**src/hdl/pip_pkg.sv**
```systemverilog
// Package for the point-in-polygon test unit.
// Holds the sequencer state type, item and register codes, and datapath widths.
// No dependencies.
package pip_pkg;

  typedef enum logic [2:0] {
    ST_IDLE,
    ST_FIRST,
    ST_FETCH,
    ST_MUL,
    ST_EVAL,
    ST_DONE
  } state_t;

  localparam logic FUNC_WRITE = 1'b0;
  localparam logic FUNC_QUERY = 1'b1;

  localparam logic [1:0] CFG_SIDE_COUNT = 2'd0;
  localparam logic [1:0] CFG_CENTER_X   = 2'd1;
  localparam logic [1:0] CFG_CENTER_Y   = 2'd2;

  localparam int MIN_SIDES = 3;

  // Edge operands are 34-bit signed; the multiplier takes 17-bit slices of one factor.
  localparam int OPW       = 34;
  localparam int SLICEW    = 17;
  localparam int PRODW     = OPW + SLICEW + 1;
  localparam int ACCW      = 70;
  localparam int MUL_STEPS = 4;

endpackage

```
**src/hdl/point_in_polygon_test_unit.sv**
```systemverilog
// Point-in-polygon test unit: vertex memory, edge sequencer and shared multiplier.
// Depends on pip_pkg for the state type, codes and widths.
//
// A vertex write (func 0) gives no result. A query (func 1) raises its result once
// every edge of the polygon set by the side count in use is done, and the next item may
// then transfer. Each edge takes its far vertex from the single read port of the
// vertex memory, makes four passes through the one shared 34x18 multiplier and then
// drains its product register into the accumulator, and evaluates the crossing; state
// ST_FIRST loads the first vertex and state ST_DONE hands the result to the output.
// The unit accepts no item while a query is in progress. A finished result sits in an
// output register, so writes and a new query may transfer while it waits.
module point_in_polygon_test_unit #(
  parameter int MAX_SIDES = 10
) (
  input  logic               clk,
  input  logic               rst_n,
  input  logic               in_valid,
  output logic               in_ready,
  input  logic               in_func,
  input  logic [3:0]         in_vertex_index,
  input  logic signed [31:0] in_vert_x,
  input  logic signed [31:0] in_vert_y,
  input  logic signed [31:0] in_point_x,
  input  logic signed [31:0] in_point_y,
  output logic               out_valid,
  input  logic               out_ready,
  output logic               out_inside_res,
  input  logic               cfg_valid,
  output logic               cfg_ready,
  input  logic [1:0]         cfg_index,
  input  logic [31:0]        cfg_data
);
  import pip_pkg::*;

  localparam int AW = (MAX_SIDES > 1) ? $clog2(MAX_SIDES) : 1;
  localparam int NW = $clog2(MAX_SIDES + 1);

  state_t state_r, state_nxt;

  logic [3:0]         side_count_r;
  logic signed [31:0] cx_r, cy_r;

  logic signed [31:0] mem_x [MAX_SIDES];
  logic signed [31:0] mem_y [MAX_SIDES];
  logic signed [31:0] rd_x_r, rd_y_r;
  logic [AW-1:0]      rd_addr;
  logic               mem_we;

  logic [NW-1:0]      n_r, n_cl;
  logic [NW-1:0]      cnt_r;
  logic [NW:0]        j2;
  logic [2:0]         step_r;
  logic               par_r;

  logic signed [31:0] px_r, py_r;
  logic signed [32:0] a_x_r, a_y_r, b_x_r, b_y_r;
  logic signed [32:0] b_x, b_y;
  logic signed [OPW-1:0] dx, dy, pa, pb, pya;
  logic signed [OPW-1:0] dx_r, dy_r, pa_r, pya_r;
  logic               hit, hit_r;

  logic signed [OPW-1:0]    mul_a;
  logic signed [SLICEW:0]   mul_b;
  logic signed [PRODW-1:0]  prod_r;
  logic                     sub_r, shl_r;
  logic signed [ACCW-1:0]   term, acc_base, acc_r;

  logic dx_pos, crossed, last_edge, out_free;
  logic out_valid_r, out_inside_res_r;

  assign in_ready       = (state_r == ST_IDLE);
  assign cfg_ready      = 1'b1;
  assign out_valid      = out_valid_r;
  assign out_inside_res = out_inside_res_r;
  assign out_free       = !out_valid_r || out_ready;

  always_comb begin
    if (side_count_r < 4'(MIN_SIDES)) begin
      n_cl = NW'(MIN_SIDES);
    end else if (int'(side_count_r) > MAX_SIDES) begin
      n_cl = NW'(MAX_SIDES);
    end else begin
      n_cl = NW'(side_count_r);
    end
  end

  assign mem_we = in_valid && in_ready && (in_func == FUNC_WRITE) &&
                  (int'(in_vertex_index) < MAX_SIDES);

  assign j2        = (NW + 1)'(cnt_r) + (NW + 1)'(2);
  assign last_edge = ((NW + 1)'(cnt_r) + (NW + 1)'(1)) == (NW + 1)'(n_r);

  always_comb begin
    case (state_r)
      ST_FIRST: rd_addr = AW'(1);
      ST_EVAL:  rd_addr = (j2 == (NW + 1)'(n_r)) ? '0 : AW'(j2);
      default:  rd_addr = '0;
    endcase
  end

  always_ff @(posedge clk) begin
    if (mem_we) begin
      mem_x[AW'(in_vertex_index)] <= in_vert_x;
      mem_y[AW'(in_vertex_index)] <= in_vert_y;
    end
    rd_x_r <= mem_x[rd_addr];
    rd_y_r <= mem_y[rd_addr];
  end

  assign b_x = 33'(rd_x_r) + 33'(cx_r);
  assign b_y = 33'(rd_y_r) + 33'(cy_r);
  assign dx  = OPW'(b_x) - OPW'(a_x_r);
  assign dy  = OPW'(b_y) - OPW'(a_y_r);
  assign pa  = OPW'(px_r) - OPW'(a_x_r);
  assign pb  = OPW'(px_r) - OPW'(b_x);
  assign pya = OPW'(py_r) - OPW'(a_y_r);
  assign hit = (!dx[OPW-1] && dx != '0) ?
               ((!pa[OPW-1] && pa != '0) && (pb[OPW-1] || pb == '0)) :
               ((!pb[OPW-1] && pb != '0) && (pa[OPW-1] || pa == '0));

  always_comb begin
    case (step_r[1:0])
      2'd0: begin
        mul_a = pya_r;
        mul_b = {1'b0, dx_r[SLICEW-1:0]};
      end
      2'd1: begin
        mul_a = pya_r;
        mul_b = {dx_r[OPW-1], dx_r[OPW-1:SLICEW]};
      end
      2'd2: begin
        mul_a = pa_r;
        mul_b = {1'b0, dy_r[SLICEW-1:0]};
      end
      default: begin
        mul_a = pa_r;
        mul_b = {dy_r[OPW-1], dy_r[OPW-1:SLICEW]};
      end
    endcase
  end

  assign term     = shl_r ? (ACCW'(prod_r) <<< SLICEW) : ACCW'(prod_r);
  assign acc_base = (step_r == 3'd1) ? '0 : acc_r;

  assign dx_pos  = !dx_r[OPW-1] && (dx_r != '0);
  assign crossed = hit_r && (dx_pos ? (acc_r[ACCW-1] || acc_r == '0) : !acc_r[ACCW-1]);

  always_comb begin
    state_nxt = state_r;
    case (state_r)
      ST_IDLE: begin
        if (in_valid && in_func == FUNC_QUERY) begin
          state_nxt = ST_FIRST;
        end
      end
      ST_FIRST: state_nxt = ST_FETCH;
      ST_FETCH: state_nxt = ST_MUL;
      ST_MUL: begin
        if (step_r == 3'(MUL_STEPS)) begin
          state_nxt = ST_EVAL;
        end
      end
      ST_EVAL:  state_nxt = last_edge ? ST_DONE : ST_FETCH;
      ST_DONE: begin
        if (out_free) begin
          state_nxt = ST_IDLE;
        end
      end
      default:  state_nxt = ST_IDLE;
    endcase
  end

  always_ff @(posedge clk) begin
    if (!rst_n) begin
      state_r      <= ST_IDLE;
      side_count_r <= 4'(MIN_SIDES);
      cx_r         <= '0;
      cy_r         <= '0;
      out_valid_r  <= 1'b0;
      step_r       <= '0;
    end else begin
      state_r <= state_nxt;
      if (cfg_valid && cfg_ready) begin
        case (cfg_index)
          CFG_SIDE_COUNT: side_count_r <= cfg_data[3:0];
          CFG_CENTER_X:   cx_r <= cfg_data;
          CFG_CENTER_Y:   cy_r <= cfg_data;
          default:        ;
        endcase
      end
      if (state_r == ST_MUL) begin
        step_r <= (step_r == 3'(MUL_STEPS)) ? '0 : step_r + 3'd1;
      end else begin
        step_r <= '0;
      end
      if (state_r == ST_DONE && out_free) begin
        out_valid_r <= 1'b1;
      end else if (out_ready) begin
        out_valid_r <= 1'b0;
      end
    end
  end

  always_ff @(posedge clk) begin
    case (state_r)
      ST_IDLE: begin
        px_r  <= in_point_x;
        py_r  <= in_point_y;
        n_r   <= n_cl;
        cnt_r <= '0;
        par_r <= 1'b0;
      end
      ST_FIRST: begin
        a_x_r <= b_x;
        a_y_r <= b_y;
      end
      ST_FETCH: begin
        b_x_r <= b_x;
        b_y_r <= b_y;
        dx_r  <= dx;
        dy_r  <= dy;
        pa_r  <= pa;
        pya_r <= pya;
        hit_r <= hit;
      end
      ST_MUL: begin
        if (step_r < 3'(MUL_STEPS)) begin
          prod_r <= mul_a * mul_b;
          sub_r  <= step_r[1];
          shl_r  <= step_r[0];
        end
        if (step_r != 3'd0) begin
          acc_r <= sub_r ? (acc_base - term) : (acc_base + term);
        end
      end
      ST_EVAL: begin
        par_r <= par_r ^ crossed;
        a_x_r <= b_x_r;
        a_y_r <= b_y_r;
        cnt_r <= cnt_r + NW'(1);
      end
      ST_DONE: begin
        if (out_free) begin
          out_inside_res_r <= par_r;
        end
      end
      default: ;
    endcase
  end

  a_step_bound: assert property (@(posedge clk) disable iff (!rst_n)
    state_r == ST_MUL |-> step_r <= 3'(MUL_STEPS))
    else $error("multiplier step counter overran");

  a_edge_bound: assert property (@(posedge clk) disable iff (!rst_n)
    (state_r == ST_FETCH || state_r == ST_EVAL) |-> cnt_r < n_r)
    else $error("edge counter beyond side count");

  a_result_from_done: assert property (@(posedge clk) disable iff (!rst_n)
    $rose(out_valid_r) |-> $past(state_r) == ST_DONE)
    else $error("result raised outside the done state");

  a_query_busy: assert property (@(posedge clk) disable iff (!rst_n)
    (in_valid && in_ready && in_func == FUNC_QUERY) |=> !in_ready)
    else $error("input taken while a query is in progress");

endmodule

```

+--

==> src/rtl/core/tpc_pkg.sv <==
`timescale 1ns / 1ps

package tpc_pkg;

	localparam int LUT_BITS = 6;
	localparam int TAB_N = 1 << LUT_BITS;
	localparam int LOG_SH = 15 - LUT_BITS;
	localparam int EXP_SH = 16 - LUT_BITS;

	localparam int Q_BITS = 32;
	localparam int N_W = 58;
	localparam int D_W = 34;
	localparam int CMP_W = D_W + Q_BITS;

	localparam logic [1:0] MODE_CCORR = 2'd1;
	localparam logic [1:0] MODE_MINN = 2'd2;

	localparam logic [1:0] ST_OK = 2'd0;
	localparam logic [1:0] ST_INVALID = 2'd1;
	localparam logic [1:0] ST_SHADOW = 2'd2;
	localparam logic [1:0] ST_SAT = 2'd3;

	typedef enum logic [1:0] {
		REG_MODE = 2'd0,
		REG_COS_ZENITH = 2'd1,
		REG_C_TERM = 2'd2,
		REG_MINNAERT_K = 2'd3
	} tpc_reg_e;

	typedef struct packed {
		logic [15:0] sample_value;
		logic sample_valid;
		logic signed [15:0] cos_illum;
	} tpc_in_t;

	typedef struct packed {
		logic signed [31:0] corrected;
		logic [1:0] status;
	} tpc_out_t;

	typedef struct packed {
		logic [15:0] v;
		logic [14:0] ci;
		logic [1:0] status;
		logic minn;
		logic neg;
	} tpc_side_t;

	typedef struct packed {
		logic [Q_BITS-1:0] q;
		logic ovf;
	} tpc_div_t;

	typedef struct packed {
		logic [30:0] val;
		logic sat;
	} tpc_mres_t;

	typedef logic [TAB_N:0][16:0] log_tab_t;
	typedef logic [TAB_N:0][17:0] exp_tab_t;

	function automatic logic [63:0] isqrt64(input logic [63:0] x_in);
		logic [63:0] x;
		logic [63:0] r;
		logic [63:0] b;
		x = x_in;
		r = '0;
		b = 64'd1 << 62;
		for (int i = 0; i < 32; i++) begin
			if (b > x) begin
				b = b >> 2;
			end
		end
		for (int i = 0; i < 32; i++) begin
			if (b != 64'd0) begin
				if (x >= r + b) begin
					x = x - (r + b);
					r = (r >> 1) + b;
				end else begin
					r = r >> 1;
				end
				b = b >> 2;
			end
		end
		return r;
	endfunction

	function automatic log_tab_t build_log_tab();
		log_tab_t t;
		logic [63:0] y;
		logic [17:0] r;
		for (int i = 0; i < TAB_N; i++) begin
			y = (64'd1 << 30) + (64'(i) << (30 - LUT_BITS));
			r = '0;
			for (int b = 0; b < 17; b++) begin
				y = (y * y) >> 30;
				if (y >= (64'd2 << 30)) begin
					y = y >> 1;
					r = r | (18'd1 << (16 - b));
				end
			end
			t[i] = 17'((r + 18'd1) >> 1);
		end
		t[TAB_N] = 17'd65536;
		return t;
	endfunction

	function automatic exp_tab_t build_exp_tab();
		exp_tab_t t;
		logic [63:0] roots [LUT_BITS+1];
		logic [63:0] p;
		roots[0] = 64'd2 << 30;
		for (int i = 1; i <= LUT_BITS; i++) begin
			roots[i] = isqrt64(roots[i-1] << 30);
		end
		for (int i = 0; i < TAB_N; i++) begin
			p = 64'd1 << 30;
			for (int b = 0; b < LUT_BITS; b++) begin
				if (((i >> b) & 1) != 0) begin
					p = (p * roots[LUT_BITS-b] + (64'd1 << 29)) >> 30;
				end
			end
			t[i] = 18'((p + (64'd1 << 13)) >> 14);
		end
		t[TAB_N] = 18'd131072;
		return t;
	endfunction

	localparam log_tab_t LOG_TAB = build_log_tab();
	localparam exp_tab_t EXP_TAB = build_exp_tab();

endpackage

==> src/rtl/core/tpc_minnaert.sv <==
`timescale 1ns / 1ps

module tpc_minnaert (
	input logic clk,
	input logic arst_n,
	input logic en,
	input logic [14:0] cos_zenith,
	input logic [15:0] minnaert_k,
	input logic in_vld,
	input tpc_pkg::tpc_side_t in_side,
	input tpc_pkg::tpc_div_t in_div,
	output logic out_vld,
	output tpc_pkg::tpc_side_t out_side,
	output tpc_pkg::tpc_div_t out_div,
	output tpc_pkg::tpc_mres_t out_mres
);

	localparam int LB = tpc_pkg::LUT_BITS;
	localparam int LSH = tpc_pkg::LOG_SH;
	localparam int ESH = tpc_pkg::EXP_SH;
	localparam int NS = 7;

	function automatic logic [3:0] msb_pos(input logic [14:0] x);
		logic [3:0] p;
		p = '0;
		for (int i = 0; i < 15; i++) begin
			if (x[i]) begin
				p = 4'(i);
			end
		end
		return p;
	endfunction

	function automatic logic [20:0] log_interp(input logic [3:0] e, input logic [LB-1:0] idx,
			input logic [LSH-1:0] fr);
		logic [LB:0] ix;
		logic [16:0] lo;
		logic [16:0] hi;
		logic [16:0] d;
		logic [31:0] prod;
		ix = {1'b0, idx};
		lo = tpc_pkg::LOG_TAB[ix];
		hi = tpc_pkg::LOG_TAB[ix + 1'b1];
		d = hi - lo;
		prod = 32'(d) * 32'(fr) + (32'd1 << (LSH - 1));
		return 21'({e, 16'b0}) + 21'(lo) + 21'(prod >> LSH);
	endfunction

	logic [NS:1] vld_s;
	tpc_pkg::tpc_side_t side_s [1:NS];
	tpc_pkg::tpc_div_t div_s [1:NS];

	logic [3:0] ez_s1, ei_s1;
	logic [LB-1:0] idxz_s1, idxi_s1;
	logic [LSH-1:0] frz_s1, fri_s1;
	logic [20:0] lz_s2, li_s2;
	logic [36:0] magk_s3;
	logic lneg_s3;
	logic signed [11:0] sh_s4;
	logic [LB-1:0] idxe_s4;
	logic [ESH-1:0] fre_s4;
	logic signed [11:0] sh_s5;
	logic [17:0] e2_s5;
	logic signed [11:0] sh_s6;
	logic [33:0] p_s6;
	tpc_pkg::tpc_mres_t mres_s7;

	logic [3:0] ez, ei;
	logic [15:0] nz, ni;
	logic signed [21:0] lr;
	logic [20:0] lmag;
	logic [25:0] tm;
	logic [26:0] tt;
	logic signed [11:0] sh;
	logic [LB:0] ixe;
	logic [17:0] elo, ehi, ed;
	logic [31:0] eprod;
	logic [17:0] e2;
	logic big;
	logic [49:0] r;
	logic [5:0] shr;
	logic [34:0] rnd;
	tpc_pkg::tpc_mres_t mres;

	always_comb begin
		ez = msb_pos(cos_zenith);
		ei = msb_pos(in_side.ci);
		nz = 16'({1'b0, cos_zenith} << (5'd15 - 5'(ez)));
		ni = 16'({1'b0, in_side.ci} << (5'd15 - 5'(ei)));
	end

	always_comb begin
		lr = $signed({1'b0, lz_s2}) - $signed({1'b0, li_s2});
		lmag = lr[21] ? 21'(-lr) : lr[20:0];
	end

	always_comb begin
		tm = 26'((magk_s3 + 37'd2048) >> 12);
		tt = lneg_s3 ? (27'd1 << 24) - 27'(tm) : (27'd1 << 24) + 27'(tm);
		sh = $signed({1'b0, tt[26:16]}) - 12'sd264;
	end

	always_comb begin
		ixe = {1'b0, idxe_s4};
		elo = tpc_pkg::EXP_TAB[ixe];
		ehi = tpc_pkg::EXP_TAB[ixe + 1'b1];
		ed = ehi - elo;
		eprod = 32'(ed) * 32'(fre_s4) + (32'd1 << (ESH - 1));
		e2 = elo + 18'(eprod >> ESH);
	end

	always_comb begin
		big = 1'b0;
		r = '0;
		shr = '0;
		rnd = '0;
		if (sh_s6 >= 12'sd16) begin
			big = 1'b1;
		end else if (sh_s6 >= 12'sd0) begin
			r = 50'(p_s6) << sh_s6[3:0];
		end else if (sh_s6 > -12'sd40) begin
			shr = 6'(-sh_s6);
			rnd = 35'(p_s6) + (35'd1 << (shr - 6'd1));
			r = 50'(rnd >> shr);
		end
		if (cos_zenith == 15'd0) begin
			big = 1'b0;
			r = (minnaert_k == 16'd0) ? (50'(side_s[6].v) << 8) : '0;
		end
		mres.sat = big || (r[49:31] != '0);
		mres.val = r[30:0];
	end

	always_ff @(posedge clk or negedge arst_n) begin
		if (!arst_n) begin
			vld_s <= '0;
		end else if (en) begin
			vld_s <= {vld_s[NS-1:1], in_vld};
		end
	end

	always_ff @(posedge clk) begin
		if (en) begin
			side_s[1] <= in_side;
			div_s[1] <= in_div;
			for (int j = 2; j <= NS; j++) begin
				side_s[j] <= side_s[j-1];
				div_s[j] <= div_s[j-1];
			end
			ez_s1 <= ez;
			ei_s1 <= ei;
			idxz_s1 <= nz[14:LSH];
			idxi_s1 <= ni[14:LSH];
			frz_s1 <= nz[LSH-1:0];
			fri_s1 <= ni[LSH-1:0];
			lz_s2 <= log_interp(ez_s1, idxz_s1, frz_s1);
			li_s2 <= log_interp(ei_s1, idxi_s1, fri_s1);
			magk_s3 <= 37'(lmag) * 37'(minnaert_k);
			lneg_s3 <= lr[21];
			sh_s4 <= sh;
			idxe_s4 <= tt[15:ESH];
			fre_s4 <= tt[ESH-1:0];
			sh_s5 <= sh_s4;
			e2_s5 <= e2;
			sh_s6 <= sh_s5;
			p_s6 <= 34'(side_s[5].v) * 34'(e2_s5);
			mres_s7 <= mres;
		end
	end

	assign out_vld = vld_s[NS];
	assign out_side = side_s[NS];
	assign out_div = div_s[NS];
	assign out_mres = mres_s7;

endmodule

+--

**Instructions for the task**:
Where does the string "counter" occur in the data above? Copy every line that holds it.

**Exercise result**:
    else $error("multiplier step counter overran");
    else $error("edge counter beyond side count");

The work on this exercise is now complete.